Goal #1: Motorists Will Share the Road

Goal #2: Bicyclists Will Ride Safely

Goal #3: Bicyclists Will Wear Helmets

Goal #4: The Legal System Will Support Safe Bicycling

Goal #5: Roads and Paths Will Safely Accommodate Bicyclists

 

Bicyclists Will Ride Safely

Bicycle safety education is more than just learning how to balance on two wheels. It involves knowledge, skills, and decision-making ability in traffic. It assumes that individuals -- both children and adults -- can learn to make appropriate decisions in a variety of complex traffic situations. Unfortunately, many cyclists and motorists do not place the same value on cyclist education as on driver education, even though they share the same road. By teaching cyclists the necessary knowledge and skills to cycle safely, bicycle safety education can be a useful means of preventing injuries and deaths. Safety instruction is already a component of many such programs. The most effective programs need to be identified and their use encouraged.

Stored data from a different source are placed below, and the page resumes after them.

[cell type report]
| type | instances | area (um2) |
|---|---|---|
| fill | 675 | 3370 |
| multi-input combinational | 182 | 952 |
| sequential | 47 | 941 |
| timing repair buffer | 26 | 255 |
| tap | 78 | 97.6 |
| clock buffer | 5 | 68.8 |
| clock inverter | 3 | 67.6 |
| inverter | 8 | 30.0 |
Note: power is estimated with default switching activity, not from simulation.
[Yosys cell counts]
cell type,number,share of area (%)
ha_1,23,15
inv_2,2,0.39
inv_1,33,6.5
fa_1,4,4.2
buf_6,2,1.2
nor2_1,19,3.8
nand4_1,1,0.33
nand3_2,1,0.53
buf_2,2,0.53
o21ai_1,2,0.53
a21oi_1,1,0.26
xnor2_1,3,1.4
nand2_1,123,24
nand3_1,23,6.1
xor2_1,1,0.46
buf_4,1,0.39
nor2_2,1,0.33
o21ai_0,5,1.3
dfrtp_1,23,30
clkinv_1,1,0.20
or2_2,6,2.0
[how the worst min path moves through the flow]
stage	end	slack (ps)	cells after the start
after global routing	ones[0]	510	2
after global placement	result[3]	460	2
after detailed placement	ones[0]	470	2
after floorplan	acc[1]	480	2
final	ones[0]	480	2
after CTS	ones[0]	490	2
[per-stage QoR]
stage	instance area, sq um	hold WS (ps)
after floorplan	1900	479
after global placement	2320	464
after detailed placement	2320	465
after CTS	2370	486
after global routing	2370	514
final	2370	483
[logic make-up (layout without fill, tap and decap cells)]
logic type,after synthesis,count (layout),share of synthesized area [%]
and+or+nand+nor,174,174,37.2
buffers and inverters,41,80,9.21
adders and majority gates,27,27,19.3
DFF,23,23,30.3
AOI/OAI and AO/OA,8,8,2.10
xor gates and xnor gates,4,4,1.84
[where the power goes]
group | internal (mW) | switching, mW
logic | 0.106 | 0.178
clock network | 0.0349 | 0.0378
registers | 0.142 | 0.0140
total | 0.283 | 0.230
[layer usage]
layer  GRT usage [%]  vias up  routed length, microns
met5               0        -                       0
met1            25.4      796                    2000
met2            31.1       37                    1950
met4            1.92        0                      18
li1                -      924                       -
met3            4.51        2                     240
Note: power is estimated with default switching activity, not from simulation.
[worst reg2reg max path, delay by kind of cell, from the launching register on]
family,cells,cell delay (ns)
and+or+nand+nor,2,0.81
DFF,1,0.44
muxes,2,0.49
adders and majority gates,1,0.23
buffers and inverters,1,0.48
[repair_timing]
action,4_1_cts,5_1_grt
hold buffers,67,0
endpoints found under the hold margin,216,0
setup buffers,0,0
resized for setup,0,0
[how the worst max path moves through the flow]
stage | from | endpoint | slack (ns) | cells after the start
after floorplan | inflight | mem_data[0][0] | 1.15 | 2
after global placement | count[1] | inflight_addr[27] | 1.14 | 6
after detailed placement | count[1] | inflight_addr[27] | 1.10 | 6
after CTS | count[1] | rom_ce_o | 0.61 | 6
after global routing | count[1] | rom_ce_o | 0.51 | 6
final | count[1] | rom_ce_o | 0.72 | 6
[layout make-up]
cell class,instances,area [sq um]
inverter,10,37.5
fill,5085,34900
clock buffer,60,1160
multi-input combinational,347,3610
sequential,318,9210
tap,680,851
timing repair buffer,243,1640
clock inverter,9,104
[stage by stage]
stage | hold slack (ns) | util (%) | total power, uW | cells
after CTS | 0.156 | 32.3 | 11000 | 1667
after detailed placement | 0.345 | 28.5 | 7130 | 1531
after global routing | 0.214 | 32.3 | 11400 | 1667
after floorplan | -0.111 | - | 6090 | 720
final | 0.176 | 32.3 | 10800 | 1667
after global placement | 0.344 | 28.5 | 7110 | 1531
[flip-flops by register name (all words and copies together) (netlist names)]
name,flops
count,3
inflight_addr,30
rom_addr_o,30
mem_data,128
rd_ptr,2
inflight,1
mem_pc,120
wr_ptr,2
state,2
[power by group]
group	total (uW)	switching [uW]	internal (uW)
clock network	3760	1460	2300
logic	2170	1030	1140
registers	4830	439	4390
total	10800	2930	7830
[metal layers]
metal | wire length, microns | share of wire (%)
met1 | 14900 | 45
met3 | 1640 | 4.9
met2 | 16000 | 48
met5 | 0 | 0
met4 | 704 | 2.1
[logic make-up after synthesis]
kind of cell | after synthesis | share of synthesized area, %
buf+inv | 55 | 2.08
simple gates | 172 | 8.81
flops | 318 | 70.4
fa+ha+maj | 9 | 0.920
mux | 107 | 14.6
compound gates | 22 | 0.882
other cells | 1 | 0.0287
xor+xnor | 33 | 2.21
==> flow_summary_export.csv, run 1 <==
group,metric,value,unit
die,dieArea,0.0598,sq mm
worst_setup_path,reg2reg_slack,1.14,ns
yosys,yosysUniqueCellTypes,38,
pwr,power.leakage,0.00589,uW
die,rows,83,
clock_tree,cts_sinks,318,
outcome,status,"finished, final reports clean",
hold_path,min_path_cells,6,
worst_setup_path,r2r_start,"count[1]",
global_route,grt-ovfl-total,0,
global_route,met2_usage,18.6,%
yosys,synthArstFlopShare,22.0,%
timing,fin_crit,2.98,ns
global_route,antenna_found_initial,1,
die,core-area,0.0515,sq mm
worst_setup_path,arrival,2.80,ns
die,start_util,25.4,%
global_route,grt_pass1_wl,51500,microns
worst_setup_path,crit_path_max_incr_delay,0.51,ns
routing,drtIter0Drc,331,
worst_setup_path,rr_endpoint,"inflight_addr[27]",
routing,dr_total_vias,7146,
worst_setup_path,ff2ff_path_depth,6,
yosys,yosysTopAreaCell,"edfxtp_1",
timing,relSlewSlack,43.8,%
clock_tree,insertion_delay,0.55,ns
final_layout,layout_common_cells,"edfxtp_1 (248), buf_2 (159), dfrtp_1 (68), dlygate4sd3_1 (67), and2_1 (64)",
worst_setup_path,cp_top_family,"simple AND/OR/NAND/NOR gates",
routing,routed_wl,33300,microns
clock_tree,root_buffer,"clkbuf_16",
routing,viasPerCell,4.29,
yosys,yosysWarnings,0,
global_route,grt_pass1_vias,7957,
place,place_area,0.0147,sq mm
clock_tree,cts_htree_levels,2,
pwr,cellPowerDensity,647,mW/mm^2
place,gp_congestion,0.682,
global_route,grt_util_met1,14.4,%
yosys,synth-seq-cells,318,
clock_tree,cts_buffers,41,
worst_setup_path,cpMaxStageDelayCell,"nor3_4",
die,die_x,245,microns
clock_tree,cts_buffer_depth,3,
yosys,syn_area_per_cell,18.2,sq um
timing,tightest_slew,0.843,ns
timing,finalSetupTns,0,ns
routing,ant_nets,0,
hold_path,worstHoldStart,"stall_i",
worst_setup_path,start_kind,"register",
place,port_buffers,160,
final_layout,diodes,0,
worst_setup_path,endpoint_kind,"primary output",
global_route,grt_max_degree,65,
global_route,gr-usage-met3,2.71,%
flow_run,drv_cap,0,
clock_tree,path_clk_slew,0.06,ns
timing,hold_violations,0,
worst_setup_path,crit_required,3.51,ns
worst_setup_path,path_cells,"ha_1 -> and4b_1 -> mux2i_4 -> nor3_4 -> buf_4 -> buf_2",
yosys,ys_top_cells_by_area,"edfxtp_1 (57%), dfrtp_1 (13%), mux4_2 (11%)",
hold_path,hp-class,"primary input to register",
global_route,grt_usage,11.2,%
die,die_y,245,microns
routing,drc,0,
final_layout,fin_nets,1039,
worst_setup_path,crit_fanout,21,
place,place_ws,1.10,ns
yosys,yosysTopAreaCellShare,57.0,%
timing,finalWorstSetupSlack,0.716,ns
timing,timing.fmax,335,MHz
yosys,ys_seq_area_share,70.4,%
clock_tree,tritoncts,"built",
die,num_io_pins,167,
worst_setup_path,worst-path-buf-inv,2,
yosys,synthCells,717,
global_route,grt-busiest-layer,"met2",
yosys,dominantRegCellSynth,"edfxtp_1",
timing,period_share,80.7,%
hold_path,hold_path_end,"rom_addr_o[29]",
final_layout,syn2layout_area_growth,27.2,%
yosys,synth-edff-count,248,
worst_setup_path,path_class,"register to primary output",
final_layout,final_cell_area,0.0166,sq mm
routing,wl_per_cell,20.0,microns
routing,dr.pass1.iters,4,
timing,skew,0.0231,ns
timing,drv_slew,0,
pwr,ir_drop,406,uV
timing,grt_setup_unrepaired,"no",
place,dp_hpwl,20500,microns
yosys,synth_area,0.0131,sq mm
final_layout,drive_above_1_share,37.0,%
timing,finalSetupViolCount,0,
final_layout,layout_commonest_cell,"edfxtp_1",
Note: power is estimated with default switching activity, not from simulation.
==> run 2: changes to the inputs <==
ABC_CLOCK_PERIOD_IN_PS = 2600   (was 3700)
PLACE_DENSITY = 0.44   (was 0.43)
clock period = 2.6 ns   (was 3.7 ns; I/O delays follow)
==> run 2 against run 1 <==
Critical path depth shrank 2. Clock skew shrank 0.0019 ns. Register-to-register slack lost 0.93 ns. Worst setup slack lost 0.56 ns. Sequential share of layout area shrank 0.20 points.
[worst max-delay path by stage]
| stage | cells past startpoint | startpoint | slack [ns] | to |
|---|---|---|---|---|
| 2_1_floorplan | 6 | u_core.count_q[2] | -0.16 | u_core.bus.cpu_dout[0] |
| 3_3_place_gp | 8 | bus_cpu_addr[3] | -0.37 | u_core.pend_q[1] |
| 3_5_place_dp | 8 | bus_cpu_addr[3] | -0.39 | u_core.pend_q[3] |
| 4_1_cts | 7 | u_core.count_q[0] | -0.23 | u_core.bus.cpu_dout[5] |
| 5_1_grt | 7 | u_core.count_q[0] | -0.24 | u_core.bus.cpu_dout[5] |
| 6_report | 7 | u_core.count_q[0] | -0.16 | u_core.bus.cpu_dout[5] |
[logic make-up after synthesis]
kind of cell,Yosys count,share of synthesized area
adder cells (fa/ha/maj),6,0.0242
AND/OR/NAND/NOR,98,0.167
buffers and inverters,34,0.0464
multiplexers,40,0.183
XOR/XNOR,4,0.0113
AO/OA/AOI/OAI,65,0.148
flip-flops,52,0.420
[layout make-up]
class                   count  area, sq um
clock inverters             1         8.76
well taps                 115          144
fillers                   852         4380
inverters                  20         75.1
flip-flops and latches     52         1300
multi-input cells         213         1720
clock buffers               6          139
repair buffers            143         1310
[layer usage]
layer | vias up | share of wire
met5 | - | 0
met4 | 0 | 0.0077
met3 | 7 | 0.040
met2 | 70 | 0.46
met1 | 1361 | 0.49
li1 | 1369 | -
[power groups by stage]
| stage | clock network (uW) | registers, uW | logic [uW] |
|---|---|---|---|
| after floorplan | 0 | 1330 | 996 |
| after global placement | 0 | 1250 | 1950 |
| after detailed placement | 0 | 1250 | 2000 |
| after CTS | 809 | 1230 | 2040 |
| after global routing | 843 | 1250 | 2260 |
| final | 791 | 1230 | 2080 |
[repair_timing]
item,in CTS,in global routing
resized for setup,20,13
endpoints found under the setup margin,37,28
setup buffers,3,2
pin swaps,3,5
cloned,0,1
<file path="src/rtl/led_spinner_core.sv">
`timescale 1ns/1ps
`default_nettype none
// ============================================================================
// Module      : led_spinner_core
// Description : Clocked LED animation engine. A prescaler produces a step
//               every period+1 active cycles. Each step advances a position
//               or fill level in one of four modes: spin, bounce, fill and
//               blank. The LED bank shows the pattern of that state.
//
// Ports       : clk     - system clock
//               rst_n   - asynchronous active-low reset
//               ena     - global enable; 0 freezes all state
//               mode    - 00 spin, 01 bounce, 10 fill, 11 blank
//               dir     - 0 toward higher index, 1 toward lower (spin, fill)
//               pause   - freezes prescaler and pattern
//               period  - step every period+1 active cycles
//               leds    - registered LED pattern
//               pos     - position (spin/bounce) or fill level (fill)
//               step    - one-cycle pulse, coincides with the pos update
//
// Revision    : 1.0 - initial release
// ============================================================================
module led_spinner_core #(
    parameter int N_LEDS   = 8,
    parameter int PERIOD_W = 16,
    parameter int POS_W    = $clog2(N_LEDS + 1)
) (
    input  logic                clk,
    input  logic                rst_n,
    input  logic                ena,
    input  logic [1:0]          mode,
    input  logic                dir,
    input  logic                pause,
    input  logic [PERIOD_W-1:0] period,
    output logic [N_LEDS-1:0]   leds,
    output logic [POS_W-1:0]    pos,
    output logic                step
);

    localparam logic [1:0] c_MODE_SPIN   = 2'b00;
    localparam logic [1:0] c_MODE_BOUNCE = 2'b01;
    localparam logic [1:0] c_MODE_FILL   = 2'b10;

    // Bounce travel direction state
    localparam logic [0:0] c_BDIR_UP   = 1'b0;
    localparam logic [0:0] c_BDIR_DOWN = 1'b1;

    localparam logic [POS_W-1:0] c_POS_ONE      = POS_W'(1);
    localparam logic [POS_W-1:0] c_POS_LAST     = POS_W'(N_LEDS - 1);
    localparam logic [POS_W-1:0] c_POS_PRE_LAST = POS_W'(N_LEDS - 2);
    localparam logic [POS_W-1:0] c_POS_FULL     = POS_W'(N_LEDS);

    logic [PERIOD_W-1:0] r_cnt;
    logic [POS_W-1:0]    r_pos;
    logic [0:0]          r_bdir;
    logic [1:0]          r_mode_q;
    logic [N_LEDS-1:0]   r_leds;
    logic                r_step;

    logic                w_active;
    logic                w_restart;
    logic                w_wrap;
    logic                w_fire;
    logic [PERIOD_W-1:0] w_cnt_nxt;
    logic [POS_W-1:0]    w_pos_nxt;
    logic [0:0]          w_bdir_nxt;
    logic [N_LEDS-1:0]   w_onehot;
    logic [N_LEDS-1:0]   w_fill_lo;
    logic [N_LEDS-1:0]   w_fill_hi;
    logic [N_LEDS-1:0]   w_pattern;

    assign w_active  = ena & ~pause;
    // A mode change restarts the animation even while paused
    assign w_restart = ena & (mode != r_mode_q);
    // >= so that lowering period below the running count fires at once
    assign w_wrap    = (r_cnt >= period);

    // Per-bit pattern terms: one-hot at pos, low `level` bits, high `level` bits
    for (genvar gi = 0; gi < N_LEDS; gi++) begin : g_pattern
        assign w_onehot[gi]  = (r_pos == POS_W'(gi));
        assign w_fill_lo[gi] = (POS_W'(gi) < r_pos);
        assign w_fill_hi[gi] = (POS_W'(N_LEDS - 1 - gi) < r_pos);
    end

    // Fill orientation follows the live dir input so a dir change mirrors
    // the bar on the very next LED update.
    always_comb begin
        w_pattern = '0;
        case (r_mode_q)
            c_MODE_SPIN,
            c_MODE_BOUNCE: w_pattern = w_onehot;
            c_MODE_FILL:   w_pattern = dir ? w_fill_hi : w_fill_lo;
            default:       w_pattern = '0;
        endcase
    end

    always_comb begin
        w_cnt_nxt  = r_cnt;
        w_pos_nxt  = r_pos;
        w_bdir_nxt = r_bdir;
        w_fire     = 1'b0;
        if (w_restart) begin
            w_cnt_nxt  = '0;
            w_pos_nxt  = '0;
            w_bdir_nxt = c_BDIR_UP;
        end else if (w_active) begin
            if (w_wrap) begin
                w_cnt_nxt = '0;
                w_fire    = 1'b1;
            end else begin
                w_cnt_nxt = r_cnt + PERIOD_W'(1);
            end
            if (w_fire) begin
                case (r_mode_q)
                    c_MODE_SPIN: begin
                        if (dir) begin
                            w_pos_nxt = (r_pos == '0) ? c_POS_LAST : r_pos - c_POS_ONE;
                        end else begin
                            w_pos_nxt = (r_pos == c_POS_LAST) ? '0 : r_pos + c_POS_ONE;
                        end
                    end
                    c_MODE_BOUNCE: begin
                        // Turn at the ends so each endpoint is shown for one step only
                        if (r_bdir == c_BDIR_UP) begin
                            if (r_pos == c_POS_LAST) begin
                                w_bdir_nxt = c_BDIR_DOWN;
                                w_pos_nxt  = c_POS_PRE_LAST;
                            end else begin
                                w_pos_nxt = r_pos + c_POS_ONE;
                            end
                        end else begin
                            if (r_pos == '0) begin
                                w_bdir_nxt = c_BDIR_UP;
                                w_pos_nxt  = c_POS_ONE;
                            end else begin
                                w_pos_nxt = r_pos - c_POS_ONE;
                            end
                        end
                    end
                    c_MODE_FILL: begin
                        w_pos_nxt = (r_pos == c_POS_FULL) ? '0 : r_pos + c_POS_ONE;
                    end
                    default: w_pos_nxt = r_pos;
                endcase
            end
        end
    end

    always_ff @(posedge clk or negedge rst_n) begin
        if (!rst_n) begin
            r_cnt    <= '0;
            r_pos    <= '0;
            r_bdir   <= c_BDIR_UP;
            r_mode_q <= c_MODE_SPIN;
            r_leds   <= '0;
            r_step   <= 1'b0;
        end else begin
            r_cnt  <= w_cnt_nxt;
            r_pos  <= w_pos_nxt;
            r_bdir <= w_bdir_nxt;
            r_step <= w_fire;
            if (ena) begin
                r_mode_q <= mode;
            end
            // LEDs show the state as it stood before this edge
            if (w_active) begin
                r_leds <= w_pattern;
            end
        end
    end

    assign leds = r_leds;
    assign pos  = r_pos;
    assign step = r_step;

endmodule
`default_nettype wire

</file>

Strategy #1 Create a national "Ride Safely" marketing campaign targeted toward bicycle riders.

Action Steps

  1. Evaluate the feasibility and potential effectiveness of the campaign.
  2. Identify the themes, content, and target audiences for the campaign.
  3. Determine channels of delivery to reach diverse populations (i.e., different ages; ethnicities; genders; lifestyles; disabilities; geographic locations, especially rural populations).
  4. Create messages that provide accurate, culturally acceptable, and developmentally appropriate bicycle safety messages through multimedia sources.
  5. Develop state press kits and model products that advocate safe bicycling.
  6. Encourage bicycle retailers, hospitals, and corporations to sponsor the program and publicize bicycle rules of the road.
  7. Evaluate the effectiveness of the campaign.

Strategy #2 Encourage statewide bicycle safety conferences to promote the National Strategies for Advancing Bicycle Safety.

Action Steps

  1. Recruit organizations to sponsor statewide conferences focused on implementation of the National Strategies for Advancing Bicycle Safety.
  2. Bring individuals and organizations together to develop state and local strategies for bicycle safety.
  3. Assist interested states in conference planning to encourage compatibility with the National Strategies for Advancing Bicycle Safety.
  4. Create mechanisms that publicize and allow for coordination of state conferences and bicycle safety efforts.

Strategy #3 Expand school-based and community-based programs that teach bicycle safety to children and adult bicyclists.

Action Steps

  1. Create a national clearinghouse to compile bicycle safety education resources (e.g., parks and recreation programs, rodeos, after-school programs, health and safety fairs, faith-based programs, workplace safety programs).
  2. Develop needed additional educational materials (e.g., model curricula, books, video games, service-learning activities) to address bicycle safety education.
  3. Disseminate programs to teachers and community-based educators and encourage them to incorporate bicycle safety content into their classes.
  4. Require bicycle and traffic safety in educational and other relevant settings such as English as a Second Language (ESL) classes, HEAD Start programs, and after-school programs.

Strategy #4 Educate community professionals on effective ways to promote safe bicycling.

Action Steps

  1. Convene a committee to develop and encourage educational programs targeted at local government officials, health professionals, criminal justice professionals (i.e., law enforcement, judges), traffic engineers, and others who can influence safe bicycling.
  2. Identify and evaluate existing bicycle safety materials or other community-based programs to determine if they can be adapted for these audiences.
  3. Disseminate successful programs in order to foster replication.
  4. Identify resources and a process for funding pilot projects focused on community leaders.

Strategy #5 Motivate decision makers at all levels to adopt policies that promote safe bicycling.

Action Steps

  1. Determine and publicize the economic, health, and community benefits of bicycle safety.
  2. Research the content and effectiveness of existing policies and the desired outcomes from new policies or policy changes.
  3. Draft model bicycle safety policies that can be adapted by decision makers in government, education, medicine, law enforcement, public health, etc.
  4. Create informational materials and an approach to engage policy makers and stakeholders in endorsing safe bicycling policies.